Syndicaliste d’Afrique

Les femmes syndicalistes ont accueilli favorablement les approches hybrides qui sont désormais adoptées par de nombreux syndicats. Les organisations syndicales devront continuer à fournir des formations et des espaces en ligne, en particulier dans les pays où les réseaux ne sont pas fiables et où les outils numériques ne sont pas abordables.

Offrir de nouveaux types de soutien pour répondre aux nouveaux défis

Les responsables des syndicats nationaux chargés de l’égalité et de l’inclusion ou de la formation ont répondu aux défis supplémentaires qu’ont rencontrés leurs membres féminins durant la pandémie en proposant de nouveaux types de formation et de soutien.

« Parmi les choses sur lesquelles la pandémie nous a permis de nous concentrer figurent les questions qui n’étaient peut-être pas considérées comme aussi importantes dans la formation auparavant… Ainsi, nous organisons davantage d’ateliers sur les sujets de la santé mentale, de la santé et la sécurité au travail, des droits des personnes LGBTQI, de la discrimination raciale, du changement climatique, de la ménopause et de nombreuses autres questions qui nous [femmes militantes] concernent. »

Syndicaliste d’Amérique du Nord

Certains syndicats ont créé et proposé des cours de formation en ligne sur des sujets comme : comprendre la violence et comment y répondre, la santé mentale et le bien-être, ainsi que des informations sur les droits humains et juridiques et les voies de recours pertinents dans le contexte de la pandémie. Les membres des syndicats ont également apprécié le fait que les formations sont désormais enregistrées et disponibles en ligne pour mieux s’intégrer dans leur agenda personnel.

« Nous repensons nos modèles d’apprentissage sous l’angle de l’égalité afin de fournir des possibilités d’apprentissage asynchrones, ayant un rapport très direct avec le problème pratique auquel les personnes sont confrontées. »

Syndicaliste d’Europe

Bâtir une base de connaissances

Quelques syndicats investissent dans la recherche sur l’impact de la pandémie sur le personnel enseignant et les autres membres des syndicats de l’éducation (cf. par exemple, les activités de recherche menée par l’ Educational Institute of Scotland).

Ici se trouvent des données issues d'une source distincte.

### config.mk
export PLATFORM = sky130hd
export DESIGN_NAME = mprj_wb_responder
export DESIGN_NICKNAME = d
export VERILOG_FILES = /design/src/rtl/mprj_wb_responder.sv
export SDC_FILE = /design/constraint.sdc
export NUM_CORES = 1
export LEC_CHECK = 0
export BUFFER_PORTS_ARGS = -buffer_cell sky130_fd_sc_hd__buf_4
export CAP_MARGIN = 20
export CORE_MARGIN = 1.5
export CORE_UTILIZATION = 45
export CTS_CLUSTER_DIAMETER = 40
export CTS_CLUSTER_SIZE = 28
export DETAILED_ROUTE_END_ITERATION = 10
export HOLD_SLACK_MARGIN = 0.05
export PLACE_DENSITY = 0.59
export SLEW_MARGIN = 20
export SYNTH_ARGS = -nofsm -noshare
export SYNTH_HDL_FRONTEND = slang
export SYNTH_SLANG_ARGS = --single-unit
### constraint.sdc
create_clock -name core_clk -period 4 [get_ports core_clk]
set_input_delay 0.4 -clock core_clk [delete_from_list [all_inputs] [get_ports core_clk]]
set_output_delay 0.4 -clock core_clk [all_outputs]
set_load 0.02 [all_outputs]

Investir dans une recherche sur la manière dont la pandémie et ses répercussions continuent d’affecter les enseignantes reste essentiel pour susciter de nouvelles idées de stratégies et de politiques syndicales.

« Nous avons vu des membres concevoir et réaliser plusieurs types d’activités, mais nous ne connaissons pas l’ensemble de leurs besoins, de sorte que nous suggérons de procéder à une évaluation des besoins afin de savoir de quels types d’activité les membres des syndicats ont besoin en cette période et aussi lorsque la pandémie sera terminée. »

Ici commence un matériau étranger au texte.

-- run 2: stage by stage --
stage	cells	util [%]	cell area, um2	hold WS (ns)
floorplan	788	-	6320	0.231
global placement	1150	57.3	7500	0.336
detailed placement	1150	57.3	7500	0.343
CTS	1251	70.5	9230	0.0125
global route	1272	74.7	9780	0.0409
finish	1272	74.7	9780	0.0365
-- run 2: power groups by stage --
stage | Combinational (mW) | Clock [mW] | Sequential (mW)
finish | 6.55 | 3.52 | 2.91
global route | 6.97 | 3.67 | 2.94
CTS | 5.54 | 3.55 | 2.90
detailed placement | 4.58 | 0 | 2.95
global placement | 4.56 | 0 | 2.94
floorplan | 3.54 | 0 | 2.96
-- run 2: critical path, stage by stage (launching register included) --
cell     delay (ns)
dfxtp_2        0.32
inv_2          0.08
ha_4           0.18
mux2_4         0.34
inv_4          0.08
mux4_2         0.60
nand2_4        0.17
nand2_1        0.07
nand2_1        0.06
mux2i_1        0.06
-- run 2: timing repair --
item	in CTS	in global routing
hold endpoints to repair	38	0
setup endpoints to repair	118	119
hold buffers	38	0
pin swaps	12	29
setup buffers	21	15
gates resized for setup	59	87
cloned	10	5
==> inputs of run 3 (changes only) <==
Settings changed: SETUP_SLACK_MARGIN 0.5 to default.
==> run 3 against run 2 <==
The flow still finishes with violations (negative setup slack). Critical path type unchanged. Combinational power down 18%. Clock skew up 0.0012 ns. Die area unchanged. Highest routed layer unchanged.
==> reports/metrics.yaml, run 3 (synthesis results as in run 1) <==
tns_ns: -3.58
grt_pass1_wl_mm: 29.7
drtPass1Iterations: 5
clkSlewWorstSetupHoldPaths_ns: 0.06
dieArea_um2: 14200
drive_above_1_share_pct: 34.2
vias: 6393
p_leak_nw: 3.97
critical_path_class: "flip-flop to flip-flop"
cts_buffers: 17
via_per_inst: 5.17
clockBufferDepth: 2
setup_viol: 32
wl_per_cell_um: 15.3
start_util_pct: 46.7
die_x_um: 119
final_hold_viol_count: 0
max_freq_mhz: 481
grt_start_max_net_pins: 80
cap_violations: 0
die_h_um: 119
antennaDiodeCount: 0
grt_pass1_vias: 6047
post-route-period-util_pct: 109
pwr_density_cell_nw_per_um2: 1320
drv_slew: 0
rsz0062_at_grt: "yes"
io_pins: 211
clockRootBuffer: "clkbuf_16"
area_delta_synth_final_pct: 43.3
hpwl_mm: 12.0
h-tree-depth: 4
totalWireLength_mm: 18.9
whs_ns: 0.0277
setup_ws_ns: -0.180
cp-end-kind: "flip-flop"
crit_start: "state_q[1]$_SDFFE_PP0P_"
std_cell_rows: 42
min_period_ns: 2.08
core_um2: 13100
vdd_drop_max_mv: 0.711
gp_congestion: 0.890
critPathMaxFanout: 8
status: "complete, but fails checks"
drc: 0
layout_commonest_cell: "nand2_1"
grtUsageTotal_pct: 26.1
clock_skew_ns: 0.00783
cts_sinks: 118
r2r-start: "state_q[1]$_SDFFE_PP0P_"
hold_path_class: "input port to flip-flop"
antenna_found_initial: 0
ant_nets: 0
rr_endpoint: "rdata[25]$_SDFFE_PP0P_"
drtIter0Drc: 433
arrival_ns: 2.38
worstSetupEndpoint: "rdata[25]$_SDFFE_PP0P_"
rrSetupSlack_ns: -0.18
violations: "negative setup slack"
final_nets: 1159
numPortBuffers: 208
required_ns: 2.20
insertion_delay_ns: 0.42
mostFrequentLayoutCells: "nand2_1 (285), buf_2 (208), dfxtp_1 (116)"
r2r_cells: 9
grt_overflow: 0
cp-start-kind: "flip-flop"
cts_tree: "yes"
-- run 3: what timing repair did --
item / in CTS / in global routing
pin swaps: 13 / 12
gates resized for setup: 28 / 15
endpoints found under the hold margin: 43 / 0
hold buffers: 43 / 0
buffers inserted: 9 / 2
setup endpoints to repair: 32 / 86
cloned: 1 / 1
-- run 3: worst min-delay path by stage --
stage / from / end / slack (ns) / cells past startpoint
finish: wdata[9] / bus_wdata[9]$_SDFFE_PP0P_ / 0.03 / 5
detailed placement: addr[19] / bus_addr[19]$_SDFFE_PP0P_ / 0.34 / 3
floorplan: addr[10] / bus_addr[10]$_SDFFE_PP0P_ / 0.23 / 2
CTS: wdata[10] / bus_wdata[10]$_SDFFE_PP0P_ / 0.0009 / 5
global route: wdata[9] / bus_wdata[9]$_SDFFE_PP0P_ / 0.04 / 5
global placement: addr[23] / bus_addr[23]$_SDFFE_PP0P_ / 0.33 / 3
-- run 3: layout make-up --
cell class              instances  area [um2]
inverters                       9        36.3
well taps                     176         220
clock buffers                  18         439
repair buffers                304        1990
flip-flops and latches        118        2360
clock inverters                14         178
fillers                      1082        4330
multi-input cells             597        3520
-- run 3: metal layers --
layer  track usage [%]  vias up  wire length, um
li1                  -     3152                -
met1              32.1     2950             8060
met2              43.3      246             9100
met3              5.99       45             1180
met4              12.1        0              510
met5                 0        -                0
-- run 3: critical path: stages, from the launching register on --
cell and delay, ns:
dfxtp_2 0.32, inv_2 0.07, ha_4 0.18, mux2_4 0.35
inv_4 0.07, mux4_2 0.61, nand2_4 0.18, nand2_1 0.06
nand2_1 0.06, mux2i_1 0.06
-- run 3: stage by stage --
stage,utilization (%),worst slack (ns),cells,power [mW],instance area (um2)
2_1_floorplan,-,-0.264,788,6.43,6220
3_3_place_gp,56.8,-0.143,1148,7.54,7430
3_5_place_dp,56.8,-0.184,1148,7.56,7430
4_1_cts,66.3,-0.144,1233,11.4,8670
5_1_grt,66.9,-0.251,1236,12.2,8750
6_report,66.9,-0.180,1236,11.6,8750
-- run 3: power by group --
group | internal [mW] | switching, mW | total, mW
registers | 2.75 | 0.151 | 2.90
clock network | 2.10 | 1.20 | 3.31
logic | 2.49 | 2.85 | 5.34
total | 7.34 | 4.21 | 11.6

Syndicaliste d’Asie-Pacifique

L’étude plaide (et formule des recommandations) pour que les membres de l’Internationale de l’Éducation et des syndicats de l’éducation continuent de fournir des ressources et de donner la priorité aux trois stratégies mentionnées ci-dessus, afin de renforcer la participation, la voix et le leadership des femmes syndicalistes dans le monde de l’après-COVID et de contribuer à faire avancer les objectifs du Plan d’action pour l’égalité des genres de l’Internationale de l’Éducation.

1. ^

Les syndicats de l’éducation et la participation des femmes aux activités syndicales en période de COVID-19, rapport élaboré pour l’Internationale de l’Education par Carol Miller et Houda Sabra, Octobre 2022.

Le contenu et les avis exprimés dans ce blog sont ceux de son auteur et ne reflètent pas nécessairement la position officielle de l’Internationale de l’Education.